(Stored items)
########

--- src/rtl/scan_pkg.sv ---
// Shared types and helpers for the scan sequencer.
// Holds the FSM state enum, the channel count and the wrap-around picker function.
package scan_pkg;

    localparam int NCH = 4;

    typedef enum logic [1:0] {
        IDLE  = 2'd0,
        BLANK = 2'd1,
        DWELL = 2'd2
    } state_t;

    typedef struct packed {
        logic [1:0] idx;   // chosen channel
        logic       wrap;  // chosen index <= current index
    } pick_t;

    // Next set mask bit strictly after cur, wrapping mod NCH. With cur=NCH-1 this
    // degenerates into a lowest-set-bit search. An empty mask returns cur, no wrap.
    function automatic pick_t next_chan(input logic [NCH-1:0] mask, input logic [1:0] cur);
        pick_t      r;
        logic [1:0] c;
        r.idx  = cur;
        r.wrap = 1'b0;
        // Walk farthest-first so the nearest hit after cur is the final writer.
        for (int k = NCH; k >= 1; k--) begin
            c = cur + 2'(k);
            if (mask[c]) begin
                r.idx  = c;
                r.wrap = (c <= cur);
            end
        end
        return r;
    endfunction

endpackage
===== src/rtl/led_arb_pkg.sv =====
// Shared types and constants for the LED ownership arbiter.
// State encodings double as the owner code driven on the owner port.
package led_arb_pkg;

    typedef enum logic [1:0] {
        S_BOOT  = 2'b00,
        S_USER  = 2'b01,
        S_HOST  = 2'b10,
        S_ADMIN = 2'b11
    } state_e;

    localparam logic [1:0] OWNER_BOOT  = 2'b00;
    localparam logic [1:0] OWNER_USER  = 2'b01;
    localparam logic [1:0] OWNER_HOST  = 2'b10;
    localparam logic [1:0] OWNER_ADMIN = 2'b11;

    function automatic logic [31:0] hold_cycles(input int unsigned clk_freq_hz,
                                                input int unsigned ovr_hold_ms);
        return 32'(clk_freq_hz / 1000 * ovr_hold_ms);
    endfunction

endpackage


===== src/rtl/led_owner_arbiter_ovr_hold_timer.sv =====
// Host override hold timer: 32-bit up counter with clear/enable that flags
// the last cycle of the hold window.
module ovr_hold_timer
    import led_arb_pkg::*;
#(
    parameter int unsigned CLK_FREQ_HZ = 50_000_000,
    parameter int unsigned OVR_HOLD_MS = 2000
) (
    input  logic clk,
    input  logic rst,
    input  logic clr,
    input  logic en,
    output logic expired
);

    localparam logic [31:0] HOLD_CYCLES = hold_cycles(CLK_FREQ_HZ, OVR_HOLD_MS);

    logic [31:0] count_q;

    always_ff @(posedge clk) begin
        if (rst) begin
            count_q <= '0;
        end else if (clr) begin
            count_q <= '0;
        end else if (en) begin
            count_q <= count_q + 32'd1;
        end
    end

    assign expired = (count_q == HOLD_CYCLES - 32'd1);

endmodule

########

_Activity_:
Identify the lines in the entries that hold "types" and return each one.

_Solution below_:
// Shared types and helpers for the scan sequencer.
// Shared types and constants for the LED ownership arbiter.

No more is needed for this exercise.